Exercise:
Wherever "RACK" occurs in the entries, copy the line that holds it.

Dataset records:
....................

## config.mk

```make
export PLATFORM = sky130hd
export DESIGN_NAME = conv_encoder
export DESIGN_NICKNAME = d
export VERILOG_FILES = /design/src/rtl/conv_pkg.sv /design/src/rtl/conv_enc_core.sv /design/src/rtl/conv_encoder.sv
export SDC_FILE = /design/constraint.sdc
export NUM_CORES = 1
export LEC_CHECK = 0
export CAP_MARGIN = 20
export CORE_AREA = 8 8 59 71
export CTS_BUF_LIST = sky130_fd_sc_hd__clkbuf_4
export CTS_CLUSTER_DIAMETER = 150
export CTS_CLUSTER_SIZE = 40
export DETAILED_ROUTE_END_ITERATION = 10
export DIE_AREA = 0 0 67 79
export GPL_TIMING_DRIVEN = 1
export PLACE_DENSITY = 0.74
export SLEW_MARGIN = 20
export SYNTH_ARGS = -nofsm -noshare
export SYNTH_HDL_FRONTEND = slang
export SYNTH_SLANG_ARGS = --single-unit
```

## constraint.sdc

```tcl
create_clock -name clk -period 2.8 [get_ports clk]
set_input_delay 0.56 -clock clk [delete_from_list [all_inputs] [get_ports clk]]
set_output_delay 0.56 -clock clk [all_outputs]
set_load 0.1 [all_outputs]
```
**src/rtl/i2c_target_regs.sv**
```systemverilog
`timescale 1ns/1ps
// I2C target with register pointer and auto-increment, oversampled on clk.
// Define I2C_TARGET_FILTER_EN to add a FILTER_LEN-cycle glitch filter on SCL/SDA.
module i2c_target_regs #(
    parameter logic [6:0] I2C_ADDRESS = 7'h48,
    parameter int         REGS        = 16,
    parameter int         FILTER_LEN  = 4,
    localparam int        AW          = $clog2(REGS)
) (
    input  logic          clk,
    input  logic          nreset,
    input  logic          scl_in,
    input  logic          sda_in,
    output logic          sda_oe,
    output logic          wr_strobe,
    output logic [AW-1:0] wr_addr,
    output logic [7:0]    wr_data,
    output logic [AW-1:0] rd_addr,
    input  logic [7:0]    rd_data,
    output logic          busy
);

    if (REGS < 2 || REGS > 256 || (REGS & (REGS - 1)) != 0 || FILTER_LEN < 1) begin : g_cfg_err
        $error("i2c_target_regs: unsupported REGS/FILTER_LEN");
    end

    typedef enum logic [3:0] {
        IDLE, ADDR, ADDR_ACK, PTR, PTR_ACK, WDATA, WDATA_ACK, RDATA, RACK, WAIT_STOP
    } state_t;

    state_t        state, state_nxt;
    logic [1:0]    scl_s, sda_s;
    logic [1:0]    raw, flt;
    logic          scl_f, sda_f, scl_q, sda_q;
    logic          scl_rise, scl_fall, start_det, stop_det;
    logic [3:0]    bit_cnt;
    logic [7:0]    shreg, rx_byte;
    logic          rw;
    logic [AW-1:0] ptr;
    logic          byte_done, addr_hit;

    assign raw = {scl_s[1], sda_s[1]};

`ifdef I2C_TARGET_FILTER_EN
    localparam int CW = $clog2(FILTER_LEN + 1);
    logic [1:0][CW-1:0] flt_cnt;

    // Output follows the raw line only after FILTER_LEN consecutive disagreeing samples.
    always_ff @(posedge clk) begin
        if (!nreset) begin
            flt     <= 2'b11;
            flt_cnt <= '0;
        end else begin
            for (int i = 0; i < 2; i++) begin
                if (raw[i] == flt[i]) begin
                    flt_cnt[i] <= '0;
                end else if (flt_cnt[i] == CW'(FILTER_LEN - 1)) begin
                    flt[i]     <= raw[i];
                    flt_cnt[i] <= '0;
                end else begin
                    flt_cnt[i] <= flt_cnt[i] + 1'b1;
                end
            end
        end
    end
`else
    assign flt = raw;
`endif

    assign scl_f     = flt[1];
    assign sda_f     = flt[0];
    assign scl_rise  = scl_f & ~scl_q;
    assign scl_fall  = ~scl_f & scl_q;
    // Requiring SCL high on both samples keeps START/STOP apart from SCL edges.
    assign start_det = scl_f & scl_q & sda_q & ~sda_f;
    assign stop_det  = scl_f & scl_q & ~sda_q & sda_f;
    assign rx_byte   = {shreg[6:0], sda_f};
    assign byte_done = scl_rise && (bit_cnt == 4'd7);
    assign addr_hit  = (rx_byte[7:1] == I2C_ADDRESS) && (rx_byte[7:1] != 7'd0);
    assign rd_addr   = ptr;

    always_comb begin
        state_nxt = state;
        if (start_det) begin
            state_nxt = ADDR;
        end else if (stop_det) begin
            state_nxt = IDLE;
        end else begin
            case (state)
                ADDR:      if (byte_done) state_nxt = addr_hit ? ADDR_ACK : WAIT_STOP;
                ADDR_ACK:  if (scl_fall && sda_oe) state_nxt = rw ? RDATA : PTR;
                PTR:       if (byte_done) state_nxt = PTR_ACK;
                PTR_ACK:   if (scl_fall && sda_oe) state_nxt = WDATA;
                WDATA:     if (byte_done) state_nxt = WDATA_ACK;
                WDATA_ACK: if (scl_fall && sda_oe) state_nxt = WDATA;
                RDATA:     if (scl_fall && bit_cnt == 4'd8) state_nxt = RACK;
                RACK:      if (scl_rise) state_nxt = sda_f ? WAIT_STOP : RDATA;
                default:   state_nxt = state;
            endcase
        end
    end

    always_ff @(posedge clk) begin
        if (!nreset) begin
            state     <= IDLE;
            scl_s     <= 2'b11;
            sda_s     <= 2'b11;
            scl_q     <= 1'b1;
            sda_q     <= 1'b1;
            bit_cnt   <= '0;
            shreg     <= '0;
            rw        <= 1'b0;
            ptr       <= '0;
            sda_oe    <= 1'b0;
            wr_strobe <= 1'b0;
            wr_addr   <= '0;
            wr_data   <= '0;
            busy      <= 1'b0;
        end else begin
            state     <= state_nxt;
            scl_s     <= {scl_s[0], scl_in};
            sda_s     <= {sda_s[0], sda_in};
            scl_q     <= scl_f;
            sda_q     <= sda_f;
            wr_strobe <= 1'b0;
            if (wr_strobe) ptr <= ptr + 1'b1;

            if (start_det) begin
                bit_cnt <= '0;
                sda_oe  <= 1'b0;
            end else if (stop_det) begin
                sda_oe <= 1'b0;
                busy   <= 1'b0;
            end else begin
                case (state)
                    ADDR, PTR, WDATA: begin
                        if (scl_rise) begin
                            shreg   <= rx_byte;
                            bit_cnt <= bit_cnt + 4'd1;
                        end
                        if (byte_done) begin
                            if (state == ADDR) begin
                                rw <= rx_byte[0];
                                if (addr_hit) busy <= 1'b1;
                            end
                            if (state == PTR) ptr <= rx_byte[AW-1:0];
                            if (state == WDATA) begin
                                wr_strobe <= 1'b1;
                                wr_addr   <= ptr;
                                wr_data   <= rx_byte;
                            end
                        end
                    end
                    // First fall starts the ACK, second fall ends it; sda_oe tells them apart.
                    ADDR_ACK, PTR_ACK, WDATA_ACK: begin
                        if (scl_fall) begin
                            bit_cnt <= '0;
                            if (!sda_oe) begin
                                sda_oe <= 1'b1;
                            end else if (state == ADDR_ACK && rw) begin
                                sda_oe <= ~rd_data[7];
                                shreg  <= {rd_data[6:0], 1'b0};
                            end else begin
                                sda_oe <= 1'b0;
                            end
                        end
                    end
                    RDATA: begin
                        if (scl_rise) bit_cnt <= bit_cnt + 4'd1;
                        if (scl_fall) begin
                            if (bit_cnt == 4'd8) begin
                                sda_oe <= 1'b0;
                            end else if (bit_cnt == 4'd0) begin
                                sda_oe <= ~rd_data[7];
                                shreg  <= {rd_data[6:0], 1'b0};
                            end else begin
                                sda_oe <= ~shreg[7];
                                shreg  <= {shreg[6:0], 1'b0};
                            end
                        end
                    end
                    RACK: begin
                        if (scl_rise && !sda_f) begin
                            ptr     <= ptr + 1'b1;
                            bit_cnt <= '0;
                        end
                    end
                    default: sda_oe <= 1'b0;
                endcase
            end
        end
    end

endmodule

```
===== src/rtl/neotang_clk_pkg.sv =====
// Shared types and 27 MHz default timing for the clock/reset supervisor.
//   state_t : supervisor FSM states
//   DEF_*   : default cycle counts for a 27 MHz clkin
//   max3    : helper used to size the shared down-counter
package neotang_clk_pkg;

  typedef enum logic [2:0] {
    RSTPLL  = 3'd0,
    WAIT    = 3'd1,
    RELEASE = 3'd2,
    RUN     = 3'd3,
    FAULT   = 3'd4
  } state_t;

  localparam int DEF_PLL_RST_CYCLES      = 27;     // 1 us
  localparam int DEF_LOCK_STABLE_CYCLES  = 2700;   // 100 us
  localparam int DEF_LOCK_TIMEOUT_CYCLES = 27000;  // 1 ms
  localparam int DEF_MAX_RETRIES         = 3;
  localparam int DEF_RST_STAGGER_CYCLES  = 16;

  function automatic int max3(input int a, input int b, input int c);
    int m;
    m = (a > b) ? a : b;
    return (m > c) ? m : c;
  endfunction

endpackage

....................

Response area:
        IDLE, ADDR, ADDR_ACK, PTR, PTR_ACK, WDATA, WDATA_ACK, RDATA, RACK, WAIT_STOP
                RDATA:     if (scl_fall && bit_cnt == 4'd8) state_nxt = RACK;
                RACK:      if (scl_rise) state_nxt = sda_f ? WAIT_STOP : RDATA;
                    RACK: begin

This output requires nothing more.